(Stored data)
<<<<

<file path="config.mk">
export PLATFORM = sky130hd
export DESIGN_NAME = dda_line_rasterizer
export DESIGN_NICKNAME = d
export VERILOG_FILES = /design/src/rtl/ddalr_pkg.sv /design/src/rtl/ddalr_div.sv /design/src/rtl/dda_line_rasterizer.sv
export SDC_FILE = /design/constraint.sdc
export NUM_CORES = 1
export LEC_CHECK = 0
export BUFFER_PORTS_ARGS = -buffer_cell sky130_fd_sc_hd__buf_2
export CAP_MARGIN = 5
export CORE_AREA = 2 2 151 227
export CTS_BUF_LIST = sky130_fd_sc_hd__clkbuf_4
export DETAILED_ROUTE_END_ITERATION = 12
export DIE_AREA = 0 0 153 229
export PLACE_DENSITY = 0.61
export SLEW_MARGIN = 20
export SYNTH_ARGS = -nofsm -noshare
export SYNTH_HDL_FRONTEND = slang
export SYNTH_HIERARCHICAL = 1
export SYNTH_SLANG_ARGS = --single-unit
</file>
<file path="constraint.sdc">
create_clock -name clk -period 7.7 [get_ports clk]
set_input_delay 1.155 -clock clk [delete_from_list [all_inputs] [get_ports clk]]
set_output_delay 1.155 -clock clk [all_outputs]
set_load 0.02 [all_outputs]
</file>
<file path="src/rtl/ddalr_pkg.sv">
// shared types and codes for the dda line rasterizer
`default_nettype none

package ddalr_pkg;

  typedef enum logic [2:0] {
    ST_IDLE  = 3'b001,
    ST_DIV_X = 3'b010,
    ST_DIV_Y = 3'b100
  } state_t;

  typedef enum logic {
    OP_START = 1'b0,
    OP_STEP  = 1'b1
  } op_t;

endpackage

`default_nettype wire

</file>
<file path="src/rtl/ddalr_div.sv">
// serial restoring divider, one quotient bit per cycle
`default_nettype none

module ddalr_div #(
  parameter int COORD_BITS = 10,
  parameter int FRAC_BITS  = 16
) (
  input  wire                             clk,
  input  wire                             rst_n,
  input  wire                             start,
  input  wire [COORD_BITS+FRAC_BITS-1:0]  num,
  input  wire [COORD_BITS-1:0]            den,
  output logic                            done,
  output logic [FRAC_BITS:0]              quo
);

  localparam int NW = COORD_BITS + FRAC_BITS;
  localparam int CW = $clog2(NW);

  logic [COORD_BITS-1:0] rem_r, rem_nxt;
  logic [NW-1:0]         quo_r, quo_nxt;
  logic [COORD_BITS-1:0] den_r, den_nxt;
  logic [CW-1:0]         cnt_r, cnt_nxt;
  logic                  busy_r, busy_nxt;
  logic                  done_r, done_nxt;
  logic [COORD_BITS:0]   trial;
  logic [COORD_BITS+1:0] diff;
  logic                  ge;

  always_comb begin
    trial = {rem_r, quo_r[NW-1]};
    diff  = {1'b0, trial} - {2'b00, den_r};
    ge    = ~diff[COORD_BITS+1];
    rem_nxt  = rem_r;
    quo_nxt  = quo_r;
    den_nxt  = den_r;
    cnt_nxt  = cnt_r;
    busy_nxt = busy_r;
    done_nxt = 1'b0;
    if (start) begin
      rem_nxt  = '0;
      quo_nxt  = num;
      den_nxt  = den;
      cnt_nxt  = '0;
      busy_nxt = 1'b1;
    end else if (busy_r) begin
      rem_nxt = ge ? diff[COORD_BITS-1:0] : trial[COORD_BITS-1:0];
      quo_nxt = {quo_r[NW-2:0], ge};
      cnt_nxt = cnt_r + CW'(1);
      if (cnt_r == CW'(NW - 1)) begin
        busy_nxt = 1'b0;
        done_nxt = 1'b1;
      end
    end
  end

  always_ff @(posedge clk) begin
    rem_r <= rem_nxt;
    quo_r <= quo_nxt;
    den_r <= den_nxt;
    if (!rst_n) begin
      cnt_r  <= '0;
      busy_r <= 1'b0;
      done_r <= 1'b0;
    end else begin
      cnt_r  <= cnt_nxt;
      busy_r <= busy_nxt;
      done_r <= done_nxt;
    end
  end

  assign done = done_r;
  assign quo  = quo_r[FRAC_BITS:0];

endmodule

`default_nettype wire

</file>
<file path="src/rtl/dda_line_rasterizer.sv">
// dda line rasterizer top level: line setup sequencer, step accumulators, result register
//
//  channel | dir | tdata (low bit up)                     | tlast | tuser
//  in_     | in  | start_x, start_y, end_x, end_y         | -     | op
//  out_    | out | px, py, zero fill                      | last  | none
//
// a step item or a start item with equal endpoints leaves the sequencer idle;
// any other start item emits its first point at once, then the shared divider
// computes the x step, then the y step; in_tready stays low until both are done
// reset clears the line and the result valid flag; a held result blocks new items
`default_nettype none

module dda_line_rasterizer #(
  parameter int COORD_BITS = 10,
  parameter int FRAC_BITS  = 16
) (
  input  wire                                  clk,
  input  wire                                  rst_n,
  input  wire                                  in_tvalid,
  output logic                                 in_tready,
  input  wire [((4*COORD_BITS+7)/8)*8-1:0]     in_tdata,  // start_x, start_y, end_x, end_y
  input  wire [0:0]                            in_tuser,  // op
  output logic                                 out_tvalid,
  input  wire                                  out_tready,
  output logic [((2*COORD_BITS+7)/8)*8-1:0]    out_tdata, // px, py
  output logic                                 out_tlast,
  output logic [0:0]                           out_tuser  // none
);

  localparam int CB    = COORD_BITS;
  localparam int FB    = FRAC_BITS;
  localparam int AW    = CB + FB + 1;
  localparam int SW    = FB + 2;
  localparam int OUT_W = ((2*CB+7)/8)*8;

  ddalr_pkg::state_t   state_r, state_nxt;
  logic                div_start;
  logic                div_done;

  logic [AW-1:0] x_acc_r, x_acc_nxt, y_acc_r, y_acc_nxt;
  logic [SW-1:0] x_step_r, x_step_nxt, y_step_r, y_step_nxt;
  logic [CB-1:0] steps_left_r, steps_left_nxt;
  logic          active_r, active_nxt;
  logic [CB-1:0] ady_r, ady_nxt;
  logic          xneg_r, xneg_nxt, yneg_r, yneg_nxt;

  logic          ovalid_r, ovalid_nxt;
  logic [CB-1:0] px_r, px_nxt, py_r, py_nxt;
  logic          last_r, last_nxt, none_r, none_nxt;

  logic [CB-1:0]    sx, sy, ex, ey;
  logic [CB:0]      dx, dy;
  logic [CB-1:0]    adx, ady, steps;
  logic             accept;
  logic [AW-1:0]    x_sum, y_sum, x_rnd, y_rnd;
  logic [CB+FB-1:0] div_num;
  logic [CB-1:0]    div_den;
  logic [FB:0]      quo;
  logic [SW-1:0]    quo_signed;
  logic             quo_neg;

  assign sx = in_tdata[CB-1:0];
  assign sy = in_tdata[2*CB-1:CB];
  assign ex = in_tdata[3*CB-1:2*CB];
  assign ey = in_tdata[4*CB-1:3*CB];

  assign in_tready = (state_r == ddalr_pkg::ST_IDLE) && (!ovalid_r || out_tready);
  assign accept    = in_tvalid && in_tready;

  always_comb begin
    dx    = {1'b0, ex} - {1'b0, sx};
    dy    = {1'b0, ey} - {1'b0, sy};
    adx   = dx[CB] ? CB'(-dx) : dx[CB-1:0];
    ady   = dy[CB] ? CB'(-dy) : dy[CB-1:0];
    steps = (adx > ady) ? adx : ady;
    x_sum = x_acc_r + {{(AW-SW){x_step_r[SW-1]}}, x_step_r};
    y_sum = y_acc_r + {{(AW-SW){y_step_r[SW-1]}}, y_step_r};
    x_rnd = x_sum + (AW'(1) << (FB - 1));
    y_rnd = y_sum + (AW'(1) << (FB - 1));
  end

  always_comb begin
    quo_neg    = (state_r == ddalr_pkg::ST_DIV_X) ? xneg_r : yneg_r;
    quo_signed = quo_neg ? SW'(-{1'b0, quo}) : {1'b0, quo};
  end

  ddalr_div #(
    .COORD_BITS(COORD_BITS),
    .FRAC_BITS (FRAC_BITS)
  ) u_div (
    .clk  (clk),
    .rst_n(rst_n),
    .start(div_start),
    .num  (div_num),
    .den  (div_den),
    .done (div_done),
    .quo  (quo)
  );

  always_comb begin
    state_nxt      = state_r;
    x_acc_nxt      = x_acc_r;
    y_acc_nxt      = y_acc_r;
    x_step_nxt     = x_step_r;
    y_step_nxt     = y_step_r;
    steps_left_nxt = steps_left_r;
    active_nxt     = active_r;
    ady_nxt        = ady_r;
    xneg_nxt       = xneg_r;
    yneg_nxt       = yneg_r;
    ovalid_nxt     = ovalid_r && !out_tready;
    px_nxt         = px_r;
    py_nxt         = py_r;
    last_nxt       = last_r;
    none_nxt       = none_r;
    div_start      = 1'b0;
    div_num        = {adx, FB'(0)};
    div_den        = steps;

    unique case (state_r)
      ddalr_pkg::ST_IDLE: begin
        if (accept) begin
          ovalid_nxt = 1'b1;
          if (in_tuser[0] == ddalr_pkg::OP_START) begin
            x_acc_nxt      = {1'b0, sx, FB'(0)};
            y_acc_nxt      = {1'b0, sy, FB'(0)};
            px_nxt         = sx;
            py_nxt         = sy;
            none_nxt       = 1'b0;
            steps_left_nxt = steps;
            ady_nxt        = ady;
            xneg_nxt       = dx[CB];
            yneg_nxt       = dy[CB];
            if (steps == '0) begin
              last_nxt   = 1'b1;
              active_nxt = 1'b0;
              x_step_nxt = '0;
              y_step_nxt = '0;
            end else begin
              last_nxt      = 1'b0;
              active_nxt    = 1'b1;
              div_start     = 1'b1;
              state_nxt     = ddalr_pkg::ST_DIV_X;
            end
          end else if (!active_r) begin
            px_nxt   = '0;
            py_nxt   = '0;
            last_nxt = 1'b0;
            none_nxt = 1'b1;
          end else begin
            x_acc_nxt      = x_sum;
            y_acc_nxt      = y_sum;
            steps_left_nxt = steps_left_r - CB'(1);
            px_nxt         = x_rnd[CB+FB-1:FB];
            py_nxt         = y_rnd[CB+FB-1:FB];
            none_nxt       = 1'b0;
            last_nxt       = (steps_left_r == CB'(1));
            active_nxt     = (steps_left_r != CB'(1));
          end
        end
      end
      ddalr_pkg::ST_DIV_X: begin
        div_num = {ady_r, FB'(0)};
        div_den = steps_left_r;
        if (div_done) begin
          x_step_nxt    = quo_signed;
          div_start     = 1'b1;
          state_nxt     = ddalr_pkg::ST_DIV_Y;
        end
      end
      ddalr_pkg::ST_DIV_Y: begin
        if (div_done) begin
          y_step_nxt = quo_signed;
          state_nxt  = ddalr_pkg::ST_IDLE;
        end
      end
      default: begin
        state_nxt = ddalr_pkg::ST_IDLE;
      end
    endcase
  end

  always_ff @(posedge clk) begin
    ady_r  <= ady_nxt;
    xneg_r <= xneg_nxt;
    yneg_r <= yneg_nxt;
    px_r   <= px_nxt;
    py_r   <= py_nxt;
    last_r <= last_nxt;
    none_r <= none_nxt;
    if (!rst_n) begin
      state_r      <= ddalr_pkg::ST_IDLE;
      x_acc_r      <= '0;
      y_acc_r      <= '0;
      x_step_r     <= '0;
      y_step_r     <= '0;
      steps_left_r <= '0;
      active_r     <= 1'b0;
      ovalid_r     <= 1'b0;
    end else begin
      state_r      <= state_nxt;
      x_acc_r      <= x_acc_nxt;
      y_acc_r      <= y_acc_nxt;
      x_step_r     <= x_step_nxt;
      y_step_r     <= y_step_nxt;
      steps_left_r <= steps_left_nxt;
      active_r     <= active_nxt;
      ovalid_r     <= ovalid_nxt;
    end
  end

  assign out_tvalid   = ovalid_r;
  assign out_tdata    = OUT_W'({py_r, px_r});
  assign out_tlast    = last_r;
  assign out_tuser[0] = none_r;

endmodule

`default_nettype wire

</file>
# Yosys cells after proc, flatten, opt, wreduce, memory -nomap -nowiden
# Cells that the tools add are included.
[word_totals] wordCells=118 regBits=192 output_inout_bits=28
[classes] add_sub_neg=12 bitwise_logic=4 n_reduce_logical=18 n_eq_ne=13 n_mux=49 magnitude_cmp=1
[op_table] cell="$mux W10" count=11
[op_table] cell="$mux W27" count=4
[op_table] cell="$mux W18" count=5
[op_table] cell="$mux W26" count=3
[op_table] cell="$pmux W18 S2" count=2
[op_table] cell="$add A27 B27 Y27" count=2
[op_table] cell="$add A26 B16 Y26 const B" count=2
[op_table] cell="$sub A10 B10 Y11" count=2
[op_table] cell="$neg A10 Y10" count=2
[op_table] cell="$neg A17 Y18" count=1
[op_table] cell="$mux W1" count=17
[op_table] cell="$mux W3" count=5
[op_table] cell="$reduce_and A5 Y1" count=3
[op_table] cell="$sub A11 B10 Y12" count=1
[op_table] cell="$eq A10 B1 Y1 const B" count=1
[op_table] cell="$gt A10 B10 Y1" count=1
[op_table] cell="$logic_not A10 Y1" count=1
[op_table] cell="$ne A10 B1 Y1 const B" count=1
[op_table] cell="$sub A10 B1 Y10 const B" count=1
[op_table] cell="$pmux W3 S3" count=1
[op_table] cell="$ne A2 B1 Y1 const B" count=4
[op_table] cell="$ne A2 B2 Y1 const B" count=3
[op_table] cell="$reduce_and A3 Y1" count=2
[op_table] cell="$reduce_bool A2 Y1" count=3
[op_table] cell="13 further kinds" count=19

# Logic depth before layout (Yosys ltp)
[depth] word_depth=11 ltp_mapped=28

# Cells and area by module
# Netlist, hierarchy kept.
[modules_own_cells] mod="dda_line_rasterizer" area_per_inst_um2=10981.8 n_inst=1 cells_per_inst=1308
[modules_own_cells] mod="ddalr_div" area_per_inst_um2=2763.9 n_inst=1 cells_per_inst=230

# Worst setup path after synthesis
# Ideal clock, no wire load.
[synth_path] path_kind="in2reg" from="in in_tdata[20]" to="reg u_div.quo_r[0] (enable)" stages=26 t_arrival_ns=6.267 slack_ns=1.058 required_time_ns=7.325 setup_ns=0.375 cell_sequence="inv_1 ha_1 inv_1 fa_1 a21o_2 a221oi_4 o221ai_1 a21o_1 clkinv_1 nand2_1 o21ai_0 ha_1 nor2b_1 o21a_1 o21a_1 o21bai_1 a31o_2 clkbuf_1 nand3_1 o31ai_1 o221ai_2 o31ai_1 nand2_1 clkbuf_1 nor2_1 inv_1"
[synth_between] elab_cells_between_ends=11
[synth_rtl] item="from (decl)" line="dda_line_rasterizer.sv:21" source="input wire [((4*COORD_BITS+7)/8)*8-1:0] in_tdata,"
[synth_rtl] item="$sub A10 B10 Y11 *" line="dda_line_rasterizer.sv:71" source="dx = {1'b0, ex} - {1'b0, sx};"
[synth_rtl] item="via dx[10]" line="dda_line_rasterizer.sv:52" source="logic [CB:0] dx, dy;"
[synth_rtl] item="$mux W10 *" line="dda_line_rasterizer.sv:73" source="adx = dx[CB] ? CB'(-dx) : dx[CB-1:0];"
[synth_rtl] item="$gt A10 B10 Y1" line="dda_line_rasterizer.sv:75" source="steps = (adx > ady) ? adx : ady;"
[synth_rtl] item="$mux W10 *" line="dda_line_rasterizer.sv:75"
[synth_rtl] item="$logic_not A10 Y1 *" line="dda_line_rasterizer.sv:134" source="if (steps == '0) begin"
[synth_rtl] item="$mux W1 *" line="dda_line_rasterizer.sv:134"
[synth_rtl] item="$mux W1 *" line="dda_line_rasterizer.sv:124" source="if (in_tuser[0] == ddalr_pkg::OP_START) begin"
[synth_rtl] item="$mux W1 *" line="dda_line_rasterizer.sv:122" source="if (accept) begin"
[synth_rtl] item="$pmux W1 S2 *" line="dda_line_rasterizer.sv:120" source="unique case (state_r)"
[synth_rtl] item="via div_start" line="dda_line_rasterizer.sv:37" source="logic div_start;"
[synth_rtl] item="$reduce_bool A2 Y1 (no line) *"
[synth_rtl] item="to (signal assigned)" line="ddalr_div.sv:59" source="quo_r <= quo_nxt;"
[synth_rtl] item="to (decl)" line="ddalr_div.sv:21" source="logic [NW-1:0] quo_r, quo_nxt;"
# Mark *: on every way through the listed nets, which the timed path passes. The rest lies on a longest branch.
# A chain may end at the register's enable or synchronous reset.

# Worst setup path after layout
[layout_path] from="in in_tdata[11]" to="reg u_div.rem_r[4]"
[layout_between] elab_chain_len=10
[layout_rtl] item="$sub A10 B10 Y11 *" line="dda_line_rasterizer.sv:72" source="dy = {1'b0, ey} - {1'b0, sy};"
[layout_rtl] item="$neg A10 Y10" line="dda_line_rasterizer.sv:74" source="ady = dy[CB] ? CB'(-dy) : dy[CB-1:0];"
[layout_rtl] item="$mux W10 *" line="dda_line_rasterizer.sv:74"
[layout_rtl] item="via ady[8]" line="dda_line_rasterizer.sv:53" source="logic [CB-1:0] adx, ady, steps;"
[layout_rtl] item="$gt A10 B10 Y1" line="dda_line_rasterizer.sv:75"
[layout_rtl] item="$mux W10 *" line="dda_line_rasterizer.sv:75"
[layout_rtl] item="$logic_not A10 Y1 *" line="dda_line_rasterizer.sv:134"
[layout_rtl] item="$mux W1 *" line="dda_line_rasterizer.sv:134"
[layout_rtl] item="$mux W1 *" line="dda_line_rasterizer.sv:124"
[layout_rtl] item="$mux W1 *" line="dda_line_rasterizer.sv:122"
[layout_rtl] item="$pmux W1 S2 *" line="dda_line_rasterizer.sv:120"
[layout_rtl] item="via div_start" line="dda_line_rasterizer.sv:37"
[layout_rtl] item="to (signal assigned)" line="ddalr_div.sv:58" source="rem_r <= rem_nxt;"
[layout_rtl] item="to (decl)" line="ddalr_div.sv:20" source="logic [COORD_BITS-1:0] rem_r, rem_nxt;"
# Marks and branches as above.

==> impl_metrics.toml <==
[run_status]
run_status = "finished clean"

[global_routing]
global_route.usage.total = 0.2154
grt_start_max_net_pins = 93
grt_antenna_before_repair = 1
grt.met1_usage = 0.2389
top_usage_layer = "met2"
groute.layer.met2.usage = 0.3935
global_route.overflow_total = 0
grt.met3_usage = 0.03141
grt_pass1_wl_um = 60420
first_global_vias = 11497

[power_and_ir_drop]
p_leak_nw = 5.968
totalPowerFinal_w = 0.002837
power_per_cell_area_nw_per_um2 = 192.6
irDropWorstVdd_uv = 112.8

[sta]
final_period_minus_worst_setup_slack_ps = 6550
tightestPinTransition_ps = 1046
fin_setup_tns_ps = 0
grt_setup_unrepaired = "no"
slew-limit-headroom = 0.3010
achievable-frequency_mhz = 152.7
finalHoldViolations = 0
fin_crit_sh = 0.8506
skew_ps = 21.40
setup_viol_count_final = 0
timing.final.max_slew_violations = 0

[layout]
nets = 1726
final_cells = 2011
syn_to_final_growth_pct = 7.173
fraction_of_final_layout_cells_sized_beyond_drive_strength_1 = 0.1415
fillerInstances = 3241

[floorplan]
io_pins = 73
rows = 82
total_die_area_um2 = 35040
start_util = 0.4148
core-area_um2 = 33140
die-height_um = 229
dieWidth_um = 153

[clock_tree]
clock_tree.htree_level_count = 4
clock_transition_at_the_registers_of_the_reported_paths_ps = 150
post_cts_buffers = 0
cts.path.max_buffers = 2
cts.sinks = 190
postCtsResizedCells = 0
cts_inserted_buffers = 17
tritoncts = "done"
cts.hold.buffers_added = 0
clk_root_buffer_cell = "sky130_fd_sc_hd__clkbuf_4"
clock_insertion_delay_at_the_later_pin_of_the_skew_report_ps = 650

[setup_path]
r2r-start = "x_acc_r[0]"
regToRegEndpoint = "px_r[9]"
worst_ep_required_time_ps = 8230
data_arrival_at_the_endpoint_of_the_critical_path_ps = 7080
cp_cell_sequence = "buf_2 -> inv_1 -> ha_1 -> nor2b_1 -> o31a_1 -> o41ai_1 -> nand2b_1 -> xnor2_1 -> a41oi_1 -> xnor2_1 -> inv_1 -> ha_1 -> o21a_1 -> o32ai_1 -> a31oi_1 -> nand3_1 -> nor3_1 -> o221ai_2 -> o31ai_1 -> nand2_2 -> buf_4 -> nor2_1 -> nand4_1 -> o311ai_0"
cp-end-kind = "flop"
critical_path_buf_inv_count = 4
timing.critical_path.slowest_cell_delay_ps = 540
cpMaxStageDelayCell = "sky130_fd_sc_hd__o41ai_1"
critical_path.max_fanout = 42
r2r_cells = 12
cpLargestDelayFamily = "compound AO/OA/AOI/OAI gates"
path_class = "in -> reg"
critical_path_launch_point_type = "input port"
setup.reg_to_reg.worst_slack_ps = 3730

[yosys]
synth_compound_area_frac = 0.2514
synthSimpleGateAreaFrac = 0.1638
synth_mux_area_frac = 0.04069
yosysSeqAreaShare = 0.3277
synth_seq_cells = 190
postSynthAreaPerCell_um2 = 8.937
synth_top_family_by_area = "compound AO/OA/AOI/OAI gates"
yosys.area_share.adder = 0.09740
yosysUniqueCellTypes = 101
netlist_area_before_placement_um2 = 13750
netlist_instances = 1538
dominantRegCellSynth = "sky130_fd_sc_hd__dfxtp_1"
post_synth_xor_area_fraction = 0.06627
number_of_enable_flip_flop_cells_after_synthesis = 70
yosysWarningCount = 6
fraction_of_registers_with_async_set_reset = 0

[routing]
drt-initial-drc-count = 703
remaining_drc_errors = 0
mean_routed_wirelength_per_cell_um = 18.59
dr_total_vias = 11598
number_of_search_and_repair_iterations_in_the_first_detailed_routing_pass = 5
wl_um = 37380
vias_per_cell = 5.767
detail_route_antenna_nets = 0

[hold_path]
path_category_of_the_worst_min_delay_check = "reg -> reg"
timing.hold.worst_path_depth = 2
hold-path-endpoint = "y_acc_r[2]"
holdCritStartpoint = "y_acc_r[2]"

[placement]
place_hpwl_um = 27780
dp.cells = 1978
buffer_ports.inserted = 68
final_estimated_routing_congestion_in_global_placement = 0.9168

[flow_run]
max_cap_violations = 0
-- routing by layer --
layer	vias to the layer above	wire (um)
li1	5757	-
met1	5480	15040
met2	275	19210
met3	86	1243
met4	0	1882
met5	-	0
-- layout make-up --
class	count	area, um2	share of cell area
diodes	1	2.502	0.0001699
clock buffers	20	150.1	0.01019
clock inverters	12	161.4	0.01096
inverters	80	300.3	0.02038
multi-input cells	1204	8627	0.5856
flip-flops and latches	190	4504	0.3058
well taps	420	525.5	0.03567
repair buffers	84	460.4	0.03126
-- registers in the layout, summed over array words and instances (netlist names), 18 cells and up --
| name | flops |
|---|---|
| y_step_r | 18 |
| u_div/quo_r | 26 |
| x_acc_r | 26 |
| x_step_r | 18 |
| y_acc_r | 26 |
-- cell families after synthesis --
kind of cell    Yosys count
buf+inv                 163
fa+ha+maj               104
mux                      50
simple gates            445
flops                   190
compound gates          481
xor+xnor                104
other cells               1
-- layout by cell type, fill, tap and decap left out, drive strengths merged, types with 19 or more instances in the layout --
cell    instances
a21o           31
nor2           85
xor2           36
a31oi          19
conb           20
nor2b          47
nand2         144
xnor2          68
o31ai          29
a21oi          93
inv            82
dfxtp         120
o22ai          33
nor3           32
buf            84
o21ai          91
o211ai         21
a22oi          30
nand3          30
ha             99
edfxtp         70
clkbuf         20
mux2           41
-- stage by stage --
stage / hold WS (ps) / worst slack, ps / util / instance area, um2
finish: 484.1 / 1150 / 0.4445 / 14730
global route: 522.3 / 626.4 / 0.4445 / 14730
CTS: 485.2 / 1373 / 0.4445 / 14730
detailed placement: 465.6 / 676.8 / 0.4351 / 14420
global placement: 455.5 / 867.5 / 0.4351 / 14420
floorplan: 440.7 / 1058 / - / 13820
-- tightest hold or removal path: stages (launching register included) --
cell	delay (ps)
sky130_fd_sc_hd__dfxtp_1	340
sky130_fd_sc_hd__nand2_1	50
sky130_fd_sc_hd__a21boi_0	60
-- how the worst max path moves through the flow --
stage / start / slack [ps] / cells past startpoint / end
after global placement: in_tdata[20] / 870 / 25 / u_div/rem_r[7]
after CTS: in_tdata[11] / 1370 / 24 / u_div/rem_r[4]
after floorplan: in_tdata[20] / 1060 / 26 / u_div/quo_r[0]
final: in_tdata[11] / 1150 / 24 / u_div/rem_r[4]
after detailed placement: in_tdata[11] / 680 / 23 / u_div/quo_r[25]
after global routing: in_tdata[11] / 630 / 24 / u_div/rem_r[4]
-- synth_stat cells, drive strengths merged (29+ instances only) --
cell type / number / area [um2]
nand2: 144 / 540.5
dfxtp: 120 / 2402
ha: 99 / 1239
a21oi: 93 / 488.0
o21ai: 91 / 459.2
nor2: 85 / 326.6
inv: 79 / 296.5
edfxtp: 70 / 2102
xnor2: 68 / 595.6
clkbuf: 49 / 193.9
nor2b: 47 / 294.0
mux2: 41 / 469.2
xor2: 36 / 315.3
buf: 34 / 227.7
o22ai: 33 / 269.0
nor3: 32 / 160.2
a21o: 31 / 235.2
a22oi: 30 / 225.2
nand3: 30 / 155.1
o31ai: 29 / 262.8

>>>>
<<<<

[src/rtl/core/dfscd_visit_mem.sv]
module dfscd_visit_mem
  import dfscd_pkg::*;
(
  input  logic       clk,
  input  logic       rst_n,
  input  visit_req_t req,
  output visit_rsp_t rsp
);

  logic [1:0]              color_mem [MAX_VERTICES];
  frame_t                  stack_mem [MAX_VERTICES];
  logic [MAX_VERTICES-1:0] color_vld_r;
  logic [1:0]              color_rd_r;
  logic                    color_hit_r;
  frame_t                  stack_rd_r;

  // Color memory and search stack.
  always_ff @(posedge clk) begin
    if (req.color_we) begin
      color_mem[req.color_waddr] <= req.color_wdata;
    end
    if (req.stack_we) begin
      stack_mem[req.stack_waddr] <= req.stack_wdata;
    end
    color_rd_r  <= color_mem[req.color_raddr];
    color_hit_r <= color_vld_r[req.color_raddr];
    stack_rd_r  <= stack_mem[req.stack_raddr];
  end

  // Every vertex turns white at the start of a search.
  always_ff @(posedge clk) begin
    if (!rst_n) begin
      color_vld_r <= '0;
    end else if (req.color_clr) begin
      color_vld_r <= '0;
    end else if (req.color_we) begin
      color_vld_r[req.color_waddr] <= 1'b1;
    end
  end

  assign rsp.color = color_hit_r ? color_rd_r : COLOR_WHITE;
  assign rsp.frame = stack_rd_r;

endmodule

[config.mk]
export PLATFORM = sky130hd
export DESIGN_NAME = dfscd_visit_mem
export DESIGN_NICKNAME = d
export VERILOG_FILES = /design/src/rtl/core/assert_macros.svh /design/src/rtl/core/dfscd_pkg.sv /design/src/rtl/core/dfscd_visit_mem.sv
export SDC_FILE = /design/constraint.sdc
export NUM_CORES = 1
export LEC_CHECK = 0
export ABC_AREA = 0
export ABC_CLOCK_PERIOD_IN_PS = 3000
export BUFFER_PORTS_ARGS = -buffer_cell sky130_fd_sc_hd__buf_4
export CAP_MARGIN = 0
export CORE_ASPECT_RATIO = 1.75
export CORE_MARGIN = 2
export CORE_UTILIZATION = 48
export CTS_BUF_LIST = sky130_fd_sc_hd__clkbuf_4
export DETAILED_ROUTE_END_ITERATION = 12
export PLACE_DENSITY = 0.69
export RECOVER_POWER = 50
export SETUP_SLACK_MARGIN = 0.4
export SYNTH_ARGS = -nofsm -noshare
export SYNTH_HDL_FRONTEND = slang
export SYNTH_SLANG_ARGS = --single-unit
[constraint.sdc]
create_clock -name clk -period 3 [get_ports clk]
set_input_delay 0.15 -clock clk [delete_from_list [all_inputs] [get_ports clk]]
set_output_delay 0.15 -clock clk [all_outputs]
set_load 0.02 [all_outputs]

>>>>

▸ **Work item**:
All that is wanted is the stretch of lines above from the one containing "achievable-frequency_mhz = 152.7" through the one containing "postCtsResizedCells = 0", duplicated exactly.

▸ **Task solution**:
achievable-frequency_mhz = 152.7
finalHoldViolations = 0
fin_crit_sh = 0.8506
skew_ps = 21.40
setup_viol_count_final = 0
timing.final.max_slew_violations = 0

[layout]
nets = 1726
final_cells = 2011
syn_to_final_growth_pct = 7.173
fraction_of_final_layout_cells_sized_beyond_drive_strength_1 = 0.1415
fillerInstances = 3241

[floorplan]
io_pins = 73
rows = 82
total_die_area_um2 = 35040
start_util = 0.4148
core-area_um2 = 33140
die-height_um = 229
dieWidth_um = 153

[clock_tree]
clock_tree.htree_level_count = 4
clock_transition_at_the_registers_of_the_reported_paths_ps = 150
post_cts_buffers = 0
cts.path.max_buffers = 2
cts.sinks = 190
postCtsResizedCells = 0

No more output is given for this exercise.